▶ _Task to complete_:
From the entries below, transcribe exactly the lines between the line holding "export NUM_CORES = 1" and the line holding "- $reduce_and A2 Y1 :: 1", inclusive; skip all other lines.

(Saved entries)
--

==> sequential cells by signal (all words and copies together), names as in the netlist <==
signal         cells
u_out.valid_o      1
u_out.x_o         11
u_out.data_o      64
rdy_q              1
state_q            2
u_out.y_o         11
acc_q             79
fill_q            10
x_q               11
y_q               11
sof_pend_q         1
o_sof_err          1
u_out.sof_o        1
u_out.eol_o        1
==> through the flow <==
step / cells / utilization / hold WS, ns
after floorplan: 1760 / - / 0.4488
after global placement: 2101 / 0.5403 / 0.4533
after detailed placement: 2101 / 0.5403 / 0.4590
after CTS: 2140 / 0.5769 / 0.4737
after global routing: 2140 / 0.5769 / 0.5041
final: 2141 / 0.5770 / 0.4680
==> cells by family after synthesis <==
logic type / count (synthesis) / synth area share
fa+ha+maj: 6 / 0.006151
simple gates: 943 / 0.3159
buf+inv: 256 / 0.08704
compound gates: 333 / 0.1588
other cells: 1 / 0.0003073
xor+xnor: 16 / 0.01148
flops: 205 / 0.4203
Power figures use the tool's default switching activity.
==> src/rtl/pipeline_interlock_ctrl.sv <==
// Stall/flush sequencer for the 5-stage RV32I pipeline: load-use interlock,
// data-memory wait freeze and branch/jump redirect squash, plus perf counters.
module pipeline_interlock_ctrl #(
    parameter int MAX_WAIT        = 16,
    parameter int REDIRECT_CYCLES = 2,
    parameter int CNT_W           = 32
) (
    input  logic             clk,
    input  logic             reset,
    input  logic [4:0]       id_rs1,
    input  logic [4:0]       id_rs2,
    input  logic             id_use_rs1,
    input  logic             id_use_rs2,
    input  logic [4:0]       ex_rd,
    input  logic             ex_write_reg,
    input  logic             ex_is_load,
    input  logic             ex_redirect,
    input  logic             mem_req,
    input  logic             mem_ack,
    output logic             stall_fetch,
    output logic             stall_decode,
    output logic             stall_exec,
    output logic             bubble_exec,
    output logic             bubble_wb,
    output logic             flush_fetch,
    output logic             flush_decode,
    output logic [1:0]       state_o,
    output logic             mem_timeout,
    output logic [CNT_W-1:0] stall_cycles,
    output logic [CNT_W-1:0] redirect_count
);
    typedef enum logic [1:0] {
        RUN      = 2'd0,
        MEM_WAIT = 2'd1,
        REDIRECT = 2'd2
    } state_t;

    localparam int WW = $clog2(MAX_WAIT + 1);
    localparam int RW = (REDIRECT_CYCLES > 1) ? $clog2(REDIRECT_CYCLES) : 1;
    localparam logic [WW-1:0] WAIT_MAX   = WW'(MAX_WAIT);
    localparam logic [RW-1:0] REDIR_INIT = RW'(REDIRECT_CYCLES - 1);

    state_t            state_q, state_d;
    logic [WW-1:0]     wait_cnt_q, wait_cnt_d;
    logic [RW-1:0]     redir_cnt_q, redir_cnt_d;
    logic              timeout_q, timeout_d;
    logic [CNT_W-1:0]  stall_cycles_q, redirect_count_q;

    logic mem_busy, load_use, resume_run, take_redirect;
    logic sf_c, sd_c, se_c, be_c, bw_c, ff_c, fd_c;

    assign mem_busy = mem_req & ~mem_ack;
    assign load_use = ex_is_load & ex_write_reg & (ex_rd != 5'd0) &
                      ((id_use_rs1 & (id_rs1 == ex_rd)) | (id_use_rs2 & (id_rs2 == ex_rd)));

    always_comb begin
        state_d       = RUN;
        wait_cnt_d    = '0;
        redir_cnt_d   = redir_cnt_q;
        timeout_d     = timeout_q;
        resume_run    = 1'b0;
        take_redirect = 1'b0;
        sf_c = 1'b0; sd_c = 1'b0; se_c = 1'b0; be_c = 1'b0;
        bw_c = 1'b0; ff_c = 1'b0; fd_c = 1'b0;

        if (mem_busy) begin
            // Freeze everything up to MEM and drain a NOP into WB.
            sf_c = 1'b1; sd_c = 1'b1; se_c = 1'b1; bw_c = 1'b1;
            state_d    = MEM_WAIT;
            wait_cnt_d = (wait_cnt_q == WAIT_MAX) ? wait_cnt_q : wait_cnt_q + WW'(1);
            if (wait_cnt_d == WAIT_MAX) timeout_d = 1'b1;
        end else begin
            case (state_q)
                RUN: resume_run = 1'b1;
                MEM_WAIT: begin
                    if (redir_cnt_q != '0) state_d = REDIRECT;
                    else                   resume_run = 1'b1;
                end
                REDIRECT: begin
                    if (redir_cnt_q == '0) begin
                        resume_run = 1'b1;
                    end else begin
                        ff_c = 1'b1;
                        if (redir_cnt_q == RW'(1)) begin
                            state_d     = RUN;
                            redir_cnt_d = '0;
                        end else begin
                            state_d     = REDIRECT;
                            redir_cnt_d = redir_cnt_q - RW'(1);
                        end
                    end
                end
                default: state_d = RUN;
            endcase

            // Redirect outranks load-use: the dependent instruction is squashed anyway.
            if (resume_run) begin
                if (ex_redirect) begin
                    ff_c = 1'b1; fd_c = 1'b1;
                    take_redirect = 1'b1;
                    state_d     = (REDIRECT_CYCLES > 1) ? REDIRECT : RUN;
                    redir_cnt_d = REDIR_INIT;
                end else if (load_use) begin
                    sf_c = 1'b1; sd_c = 1'b1; be_c = 1'b1;
                end
            end
        end
    end

    assign stall_fetch    = sf_c & ~reset;
    assign stall_decode   = sd_c & ~reset;
    assign stall_exec     = se_c & ~reset;
    assign bubble_exec    = be_c & ~reset;
    assign bubble_wb      = bw_c & ~reset;
    assign flush_fetch    = ff_c & ~reset;
    assign flush_decode   = fd_c & ~reset;
    assign state_o        = state_q;
    assign mem_timeout    = timeout_q;
    assign stall_cycles   = stall_cycles_q;
    assign redirect_count = redirect_count_q;

    always_ff @(posedge clk) begin
        if (reset) begin
            state_q          <= RUN;
            wait_cnt_q       <= '0;
            redir_cnt_q      <= '0;
            timeout_q        <= 1'b0;
            stall_cycles_q   <= '0;
            redirect_count_q <= '0;
        end else begin
            state_q     <= state_d;
            wait_cnt_q  <= wait_cnt_d;
            redir_cnt_q <= redir_cnt_d;
            timeout_q   <= timeout_d;
            if (sf_c)          stall_cycles_q   <= stall_cycles_q + CNT_W'(1);
            if (take_redirect) redirect_count_q <= redirect_count_q + CNT_W'(1);
        end
    end
endmodule

==> config.mk <==
export PLATFORM = sky130hd
export DESIGN_NAME = pipeline_interlock_ctrl
export DESIGN_NICKNAME = d
export VERILOG_FILES = /design/src/rtl/pipeline_interlock_ctrl.sv
export SDC_FILE = /design/constraint.sdc
export NUM_CORES = 1
export LEC_CHECK = 0
export CORE_UTILIZATION = 50
export CTS_BUF_LIST = sky130_fd_sc_hd__clkbuf_4 sky130_fd_sc_hd__clkbuf_8
export DETAILED_ROUTE_END_ITERATION = 10
export GPL_TIMING_DRIVEN = 1
export PLACE_DENSITY = 0.82
export SYNTH_ARGS = -nofsm -noshare
export SYNTH_HDL_FRONTEND = slang
export SYNTH_SLANG_ARGS = --single-unit
==> constraint.sdc <==
create_clock -name clk -period 4.48 [get_ports clk]
set_input_delay 1.344 -clock clk [delete_from_list [all_inputs] [get_ports clk]]
set_output_delay 1.344 -clock clk [all_outputs]
set_load 0.005 [all_outputs]
* Word level (Yosys, flattened, before mapping)
Cells that the tools add are included.
** Word-level totals
- Output and inout port bits :: 74
- Memories :: 0
- RAM bits :: 0
- Bits in read-only memories :: 0
- Latch bits :: 0
- Logic and storage cells :: 63
- Bits in registers :: 73
- Input port bits :: 24
** Operators by class
- Mux-type cells :: 26
- Div/mod/pow operators :: 0
- Order comparisons :: 0
- $add $sub $neg :: 3
- Shift-type cells :: 0
- $mul :: 0
- Equal/unequal tests :: 6
- Bitwise logic cells :: 15
- Reduce and logical (&&, ||, !) cells :: 6
** Operators with widths (number)
- $add A32 B1 Y32 const B :: 2
- $mux W1 :: 20
- $and A1 B1 Y1 :: 11
- $eq A5 B5 Y1 :: 2
- $eq A5 B5 Y1 const B :: 2
- $mux W2 :: 4
- $reduce_or A2 Y1 :: 3
- $add A5 B1 Y5 const B :: 1
- $mux W5 :: 1
- $reduce_bool A5 Y1 :: 1
- $not A1 Y1 :: 3
- $eq A2 B1 Y1 const B :: 1
- $eq A2 B2 Y1 const B :: 1
- $logic_not A2 Y1 :: 1
- $pmux W1 S2 :: 1
- $reduce_and A2 Y1 :: 1
- $or A1 B1 Y1 :: 1

* Logic depth before layout (Yosys ltp)
Gate-level depths: netlist of the first run.
- Depth after elaboration :: 9
- Depth in mapped cells :: 10
- Gate-level depth less buffers :: 8

* Least setup slack after synthesis of the first run
No wires, ideal clock.
- Path kind :: input to output
- From :: in ex_rd[1]
- To :: out stall_fetch
- Stages on the path :: 8
- Data arrival time :: 2.814 ns
- Data required time :: 3.136 ns
- Setup slack :: 0.322 ns
- Buffers on the path :: 3
- Cell sequence :: or4_1 > nor2_1 > nor4_4 > a21oi_4 > buf_4 > buf_6 > nor2_1 > buf_4
** Between the ends
- Word-level cells in the longest chain between the ends :: 9
- Elaborated cells on any way between the ends :: 13
- Classes of those cells :: eq/ne (2); mux (4); bitwise (6); reduce/logical (1)
** Ends and longest elaborated chain
- start: declaration :: RTL line 14 : input logic [4:0] ex_rd,
- $eq A5 B5 Y1 :: RTL line 54 : ((id_use_rs1 & (id_rs1 == ex_rd)) | (id_use_rs2 & (id_rs2 == ex_rd)));
- $and A1 B1 Y1 :: RTL line 54
- $or A1 B1 Y1 :: RTL line 54
- $and A1 B1 Y1 * :: RTL line 53 : assign load_use = ex_is_load & ex_write_reg & (ex_rd != 5'd0) &
- $mux W1 * (4 in series)
- $and A1 B1 Y1 *
- end: declaration :: RTL line 20 : output logic stall_fetch,
Every way passes the cells marked *; elsewhere a longest branch is shown, timed or not.

* Worst setup path after layout of the first run
- From :: in ex_rd[1]
- To :: out bubble_exec
** Between the ends
- Word-level cells in the longest chain between the ends :: 9
- Elaborated cells on any way between the ends :: 13
- Classes of those cells :: eq/ne (2); mux (4); bitwise (6); reduce/logical (1)
** Ends and longest elaborated chain
- $eq A5 B5 Y1 :: RTL line 54
- $and A1 B1 Y1 :: RTL line 54
- $or A1 B1 Y1 :: RTL line 54
- $and A1 B1 Y1 * :: RTL line 53
- $mux W1 * :: RTL line 103 : end else if (load_use) begin
- $mux W1 * :: RTL line 98 : if (ex_redirect) begin
- $mux W1 * :: RTL line 97 : if (resume_run) begin
- $mux W1 * :: RTL line 66 : if (mem_busy) begin
- $and A1 B1 Y1 * :: RTL line 113 : assign bubble_exec = be_c & ~reset;
- end: declaration :: RTL line 23 : output logic bubble_exec,
Marked as above.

--

▶ _Task output_:
export NUM_CORES = 1
export LEC_CHECK = 0
export CORE_UTILIZATION = 50
export CTS_BUF_LIST = sky130_fd_sc_hd__clkbuf_4 sky130_fd_sc_hd__clkbuf_8
export DETAILED_ROUTE_END_ITERATION = 10
export GPL_TIMING_DRIVEN = 1
export PLACE_DENSITY = 0.82
export SYNTH_ARGS = -nofsm -noshare
export SYNTH_HDL_FRONTEND = slang
export SYNTH_SLANG_ARGS = --single-unit
==> constraint.sdc <==
create_clock -name clk -period 4.48 [get_ports clk]
set_input_delay 1.344 -clock clk [delete_from_list [all_inputs] [get_ports clk]]
set_output_delay 1.344 -clock clk [all_outputs]
set_load 0.005 [all_outputs]
* Word level (Yosys, flattened, before mapping)
Cells that the tools add are included.
** Word-level totals
- Output and inout port bits :: 74
- Memories :: 0
- RAM bits :: 0
- Bits in read-only memories :: 0
- Latch bits :: 0
- Logic and storage cells :: 63
- Bits in registers :: 73
- Input port bits :: 24
** Operators by class
- Mux-type cells :: 26
- Div/mod/pow operators :: 0
- Order comparisons :: 0
- $add $sub $neg :: 3
- Shift-type cells :: 0
- $mul :: 0
- Equal/unequal tests :: 6
- Bitwise logic cells :: 15
- Reduce and logical (&&, ||, !) cells :: 6
** Operators with widths (number)
- $add A32 B1 Y32 const B :: 2
- $mux W1 :: 20
- $and A1 B1 Y1 :: 11
- $eq A5 B5 Y1 :: 2
- $eq A5 B5 Y1 const B :: 2
- $mux W2 :: 4
- $reduce_or A2 Y1 :: 3
- $add A5 B1 Y5 const B :: 1
- $mux W5 :: 1
- $reduce_bool A5 Y1 :: 1
- $not A1 Y1 :: 3
- $eq A2 B1 Y1 const B :: 1
- $eq A2 B2 Y1 const B :: 1
- $logic_not A2 Y1 :: 1
- $pmux W1 S2 :: 1
- $reduce_and A2 Y1 :: 1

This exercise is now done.